A) The asymmetric unit has two non-interacting Zα monomers (red space-filling model) bound to a dUr(CG)₃ Z-RNA duplex. A second symmetry related complex is displayed as structural motifs. The overhanging deoxy-uridine base of each duplex is stacked onto the neighboring Z-RNA molecule related by crystallographic symmetry as seen in the magnification. The Zα-domain is a typical winged-helix-turn-helix domain and it contacts five Z-RNA phosphates with residues from its recognition helix and the β-sheet turn. The presence of the RNA 2′-OH groups (cyan spheres) does not hinder the interactions previously seen between Zα and a Z-DNA helix, instead the 2′-OH groups participate in the interface by forming water mediated hydrogen bonds to the protein. The arrow indicates the two fold symmetry axis that relates the two complexes. B) A rotated view around the Y axis of the all spacefilling model reveals that the interface between the symmetry related monomers (blue and red) on the top is limited and likely represents a crystal contact.

Figure 2. The Zα-Z-RNA interface

A) The water accessible surface of a single RNA strand is illustrated (grey) as well as the Zα residues which form contacts with the RNA backbone. On the surface ribose 2′-hydroxyl groups are shown in orange and phosphate oxygen atoms in red. All but one of the Zα direct contacts are with phosphate oxygen atoms, Thr191 is hydrogen bonded to ribose O4. Small spheres represent water molecules (red). A candidate sodium ion (grey) has a central position in the interaction. The second RNA strand, omitted for clarity, is not contacted by this Zα monomer; it has almost identical contacts with a second Zα monomer. B) Electron density map (2fo-fc) contoured at 1σ (blue) and 3σ (red) of Guanine 2 and Zα residues which form Z-RNA specific solvent mediated contacts. Red spheres represent water molecules and red dotted lines are hydrogen bonds. A sodium ion is shown in purple. C) Sequence alignment of representative Zα domains whose 3D structure in complex with Z-DNA is known (1QBJ for ADAR1, 1SFU for E3L and 1J75 for DLM-1) and of the Zα domain of PKZ, the PKR homologue. Conserved residues which form critical contacts with the RNA are highlighted red, while other conserved residues (mainly hydrophobic core residues) are highlighted blue.

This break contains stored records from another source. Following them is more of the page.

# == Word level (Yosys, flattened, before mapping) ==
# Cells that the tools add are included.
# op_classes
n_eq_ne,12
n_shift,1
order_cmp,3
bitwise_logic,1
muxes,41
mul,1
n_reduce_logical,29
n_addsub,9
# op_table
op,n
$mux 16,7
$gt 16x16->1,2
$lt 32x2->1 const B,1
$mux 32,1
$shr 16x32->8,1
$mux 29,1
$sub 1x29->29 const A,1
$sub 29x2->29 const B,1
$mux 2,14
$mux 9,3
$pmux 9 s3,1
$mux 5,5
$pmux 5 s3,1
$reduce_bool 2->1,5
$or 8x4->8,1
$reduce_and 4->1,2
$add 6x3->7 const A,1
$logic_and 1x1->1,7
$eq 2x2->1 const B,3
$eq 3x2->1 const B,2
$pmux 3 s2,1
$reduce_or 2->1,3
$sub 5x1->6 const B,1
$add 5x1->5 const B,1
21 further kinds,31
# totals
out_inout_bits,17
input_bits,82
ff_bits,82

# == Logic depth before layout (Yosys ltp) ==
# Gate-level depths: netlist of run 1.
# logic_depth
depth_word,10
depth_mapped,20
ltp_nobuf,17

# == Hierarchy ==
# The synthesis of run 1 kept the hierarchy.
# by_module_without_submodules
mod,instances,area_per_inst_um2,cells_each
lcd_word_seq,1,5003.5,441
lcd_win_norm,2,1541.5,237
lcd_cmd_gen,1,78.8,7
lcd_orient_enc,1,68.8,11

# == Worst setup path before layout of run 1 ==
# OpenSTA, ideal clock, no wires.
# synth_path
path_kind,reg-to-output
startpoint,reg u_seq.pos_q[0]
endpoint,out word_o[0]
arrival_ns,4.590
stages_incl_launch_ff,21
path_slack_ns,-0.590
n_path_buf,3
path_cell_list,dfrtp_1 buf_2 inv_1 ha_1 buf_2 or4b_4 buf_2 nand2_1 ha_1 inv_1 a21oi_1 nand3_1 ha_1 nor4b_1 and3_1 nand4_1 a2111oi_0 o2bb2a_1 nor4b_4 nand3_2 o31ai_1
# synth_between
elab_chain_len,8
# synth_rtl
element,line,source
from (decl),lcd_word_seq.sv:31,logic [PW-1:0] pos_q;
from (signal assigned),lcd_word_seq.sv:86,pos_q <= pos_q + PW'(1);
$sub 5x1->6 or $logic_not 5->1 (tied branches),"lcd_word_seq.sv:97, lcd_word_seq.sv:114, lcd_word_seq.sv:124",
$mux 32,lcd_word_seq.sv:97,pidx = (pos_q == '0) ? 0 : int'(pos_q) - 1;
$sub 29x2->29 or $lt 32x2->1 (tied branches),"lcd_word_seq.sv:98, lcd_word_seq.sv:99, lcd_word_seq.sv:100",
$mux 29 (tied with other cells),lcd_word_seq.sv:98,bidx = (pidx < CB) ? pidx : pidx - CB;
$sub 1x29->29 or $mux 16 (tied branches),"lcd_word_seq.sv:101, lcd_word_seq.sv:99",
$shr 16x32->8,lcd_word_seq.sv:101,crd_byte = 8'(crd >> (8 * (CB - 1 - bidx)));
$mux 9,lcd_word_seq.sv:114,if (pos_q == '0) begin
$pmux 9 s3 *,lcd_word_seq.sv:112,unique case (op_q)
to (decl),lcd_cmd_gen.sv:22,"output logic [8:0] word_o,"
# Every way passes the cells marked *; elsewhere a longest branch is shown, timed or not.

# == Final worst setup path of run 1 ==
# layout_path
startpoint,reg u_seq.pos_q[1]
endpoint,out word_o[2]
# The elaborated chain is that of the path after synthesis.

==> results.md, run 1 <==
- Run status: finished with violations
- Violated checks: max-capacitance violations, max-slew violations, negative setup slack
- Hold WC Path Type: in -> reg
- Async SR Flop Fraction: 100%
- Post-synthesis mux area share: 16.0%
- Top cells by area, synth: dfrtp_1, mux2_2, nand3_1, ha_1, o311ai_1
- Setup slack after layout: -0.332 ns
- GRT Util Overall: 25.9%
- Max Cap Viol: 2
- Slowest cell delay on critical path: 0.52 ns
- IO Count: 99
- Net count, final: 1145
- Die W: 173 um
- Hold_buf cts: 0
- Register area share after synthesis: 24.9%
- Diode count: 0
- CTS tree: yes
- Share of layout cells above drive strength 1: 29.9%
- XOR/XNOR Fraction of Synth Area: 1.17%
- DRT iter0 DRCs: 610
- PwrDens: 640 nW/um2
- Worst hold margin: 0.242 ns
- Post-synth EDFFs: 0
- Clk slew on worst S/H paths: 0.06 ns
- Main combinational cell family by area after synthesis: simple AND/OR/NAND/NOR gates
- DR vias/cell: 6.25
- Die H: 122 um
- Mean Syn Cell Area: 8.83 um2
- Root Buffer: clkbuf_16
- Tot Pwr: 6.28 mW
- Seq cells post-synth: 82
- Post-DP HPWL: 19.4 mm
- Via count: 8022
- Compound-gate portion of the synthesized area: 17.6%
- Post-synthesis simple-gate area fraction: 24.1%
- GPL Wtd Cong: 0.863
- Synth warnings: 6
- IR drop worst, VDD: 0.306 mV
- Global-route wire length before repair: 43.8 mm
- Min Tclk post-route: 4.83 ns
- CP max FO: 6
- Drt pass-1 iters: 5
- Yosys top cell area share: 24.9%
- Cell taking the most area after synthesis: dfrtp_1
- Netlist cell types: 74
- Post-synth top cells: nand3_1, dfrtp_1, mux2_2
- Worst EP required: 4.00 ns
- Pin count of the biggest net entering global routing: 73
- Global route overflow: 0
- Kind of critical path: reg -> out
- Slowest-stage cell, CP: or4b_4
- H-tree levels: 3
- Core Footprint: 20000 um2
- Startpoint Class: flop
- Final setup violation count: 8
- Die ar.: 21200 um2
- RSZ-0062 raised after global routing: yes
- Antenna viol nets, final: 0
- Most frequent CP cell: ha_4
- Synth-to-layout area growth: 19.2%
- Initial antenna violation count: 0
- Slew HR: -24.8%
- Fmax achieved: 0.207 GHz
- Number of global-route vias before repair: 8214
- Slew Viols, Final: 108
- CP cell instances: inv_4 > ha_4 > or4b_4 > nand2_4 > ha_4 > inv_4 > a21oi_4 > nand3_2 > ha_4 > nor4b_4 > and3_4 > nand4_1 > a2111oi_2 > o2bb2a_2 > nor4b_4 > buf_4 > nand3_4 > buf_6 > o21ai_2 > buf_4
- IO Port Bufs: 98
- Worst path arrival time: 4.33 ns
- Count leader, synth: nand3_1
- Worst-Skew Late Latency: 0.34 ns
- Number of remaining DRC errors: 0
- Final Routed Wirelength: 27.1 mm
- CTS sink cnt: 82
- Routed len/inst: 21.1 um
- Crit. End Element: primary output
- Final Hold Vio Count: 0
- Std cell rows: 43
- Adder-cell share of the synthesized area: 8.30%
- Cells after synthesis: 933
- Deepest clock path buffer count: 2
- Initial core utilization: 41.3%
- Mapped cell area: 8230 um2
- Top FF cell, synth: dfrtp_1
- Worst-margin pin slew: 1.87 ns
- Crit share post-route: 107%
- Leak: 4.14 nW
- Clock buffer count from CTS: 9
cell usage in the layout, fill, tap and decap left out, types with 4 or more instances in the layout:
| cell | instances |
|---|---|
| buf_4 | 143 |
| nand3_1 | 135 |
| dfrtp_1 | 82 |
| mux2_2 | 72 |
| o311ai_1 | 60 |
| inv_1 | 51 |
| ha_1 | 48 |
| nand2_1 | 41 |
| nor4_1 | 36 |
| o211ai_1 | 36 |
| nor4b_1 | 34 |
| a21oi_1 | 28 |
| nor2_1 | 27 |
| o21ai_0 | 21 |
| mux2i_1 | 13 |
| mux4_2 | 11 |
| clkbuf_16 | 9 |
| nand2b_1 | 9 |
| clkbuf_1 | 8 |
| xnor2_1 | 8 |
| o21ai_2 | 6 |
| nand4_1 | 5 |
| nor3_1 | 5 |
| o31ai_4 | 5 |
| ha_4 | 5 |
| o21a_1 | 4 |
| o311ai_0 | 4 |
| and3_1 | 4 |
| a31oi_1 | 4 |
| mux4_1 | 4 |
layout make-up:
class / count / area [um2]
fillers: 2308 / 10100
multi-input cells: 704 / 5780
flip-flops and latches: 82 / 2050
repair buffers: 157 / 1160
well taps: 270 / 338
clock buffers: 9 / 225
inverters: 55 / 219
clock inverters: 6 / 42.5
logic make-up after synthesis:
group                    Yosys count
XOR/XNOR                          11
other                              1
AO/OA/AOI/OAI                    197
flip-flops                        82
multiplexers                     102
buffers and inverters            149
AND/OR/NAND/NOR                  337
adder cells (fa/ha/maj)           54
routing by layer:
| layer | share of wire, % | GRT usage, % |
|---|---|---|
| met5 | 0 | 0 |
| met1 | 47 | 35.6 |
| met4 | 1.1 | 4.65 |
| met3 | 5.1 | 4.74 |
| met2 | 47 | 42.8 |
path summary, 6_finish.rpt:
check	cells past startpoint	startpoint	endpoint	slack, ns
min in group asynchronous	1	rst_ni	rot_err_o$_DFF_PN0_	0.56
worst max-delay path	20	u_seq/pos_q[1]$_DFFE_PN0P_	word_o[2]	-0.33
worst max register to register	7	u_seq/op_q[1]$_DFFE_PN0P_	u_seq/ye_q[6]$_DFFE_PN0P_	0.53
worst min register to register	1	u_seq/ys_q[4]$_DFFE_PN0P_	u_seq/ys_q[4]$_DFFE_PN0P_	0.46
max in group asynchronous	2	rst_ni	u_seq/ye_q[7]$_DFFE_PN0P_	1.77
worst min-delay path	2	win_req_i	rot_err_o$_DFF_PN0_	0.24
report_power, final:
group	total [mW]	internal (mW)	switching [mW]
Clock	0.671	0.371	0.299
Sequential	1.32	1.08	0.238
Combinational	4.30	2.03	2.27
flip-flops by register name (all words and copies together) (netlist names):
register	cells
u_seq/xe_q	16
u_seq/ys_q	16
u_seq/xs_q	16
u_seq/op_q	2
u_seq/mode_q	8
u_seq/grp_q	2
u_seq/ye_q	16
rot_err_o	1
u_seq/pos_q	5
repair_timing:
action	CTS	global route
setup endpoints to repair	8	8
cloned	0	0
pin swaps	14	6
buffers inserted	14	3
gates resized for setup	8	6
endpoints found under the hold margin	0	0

Figure 3. Hydration of the RNA backbone

A) The 2′-hydroxyl groups (larger orange spheres) participate in four distinct interactions: (i) with guanine NH₂ (red vertical dash), (ii) a sodium bridge to the opposite strand 2′-hydroxyl (horizontal blue dash), (iii) a water (W1) linked to the 5′ phosphate group (yellow dash). (iv) As shown for cytosine C1 the 2′-OH is also linked through waters W2 and W3 to the 3′ phosphate group (purple dash). The water pattern associated with only one strand is shown but a similar water pattern is observed for all residues. B) Electron density (2fo-fc) of a GpC step and the Na⁺ bridging 2′ ribose hydroxyl groups of opposing strands. The map is contoured at 1σ (blue) and 3σ (red) levels.

Figure 4. Base stacking and backbone hydration of the two Z-RNA conformations and that of Z-DNA

Z-DNA (a,d), Z-RNA co-crystal (this work) (b,e) and NMR structure of Z-RNA in 6M NaClO₄ (c,f). Dashes show Watson-Crick hydrogen bonding (blue) and 2′-OH hydrogen bonds (red/orange). The 2′-OH groups are displayed as larger orange spheres. The Z-DNA model is from the Zα/Z-DNA complex (Schwartz et al., 1999) and the high salt Z-RNA structure from the NMR study in 6 M NaClO₄ (Popenda et al., 2004). Distances are given in Angstroms. Note the overall similarity and the interstrand base stacking of CpG steps in the Zα/Z-DNA and Zα/Z-RNA complexes (d and e) as opposed to intrastrand stacking in high salt RNA (f).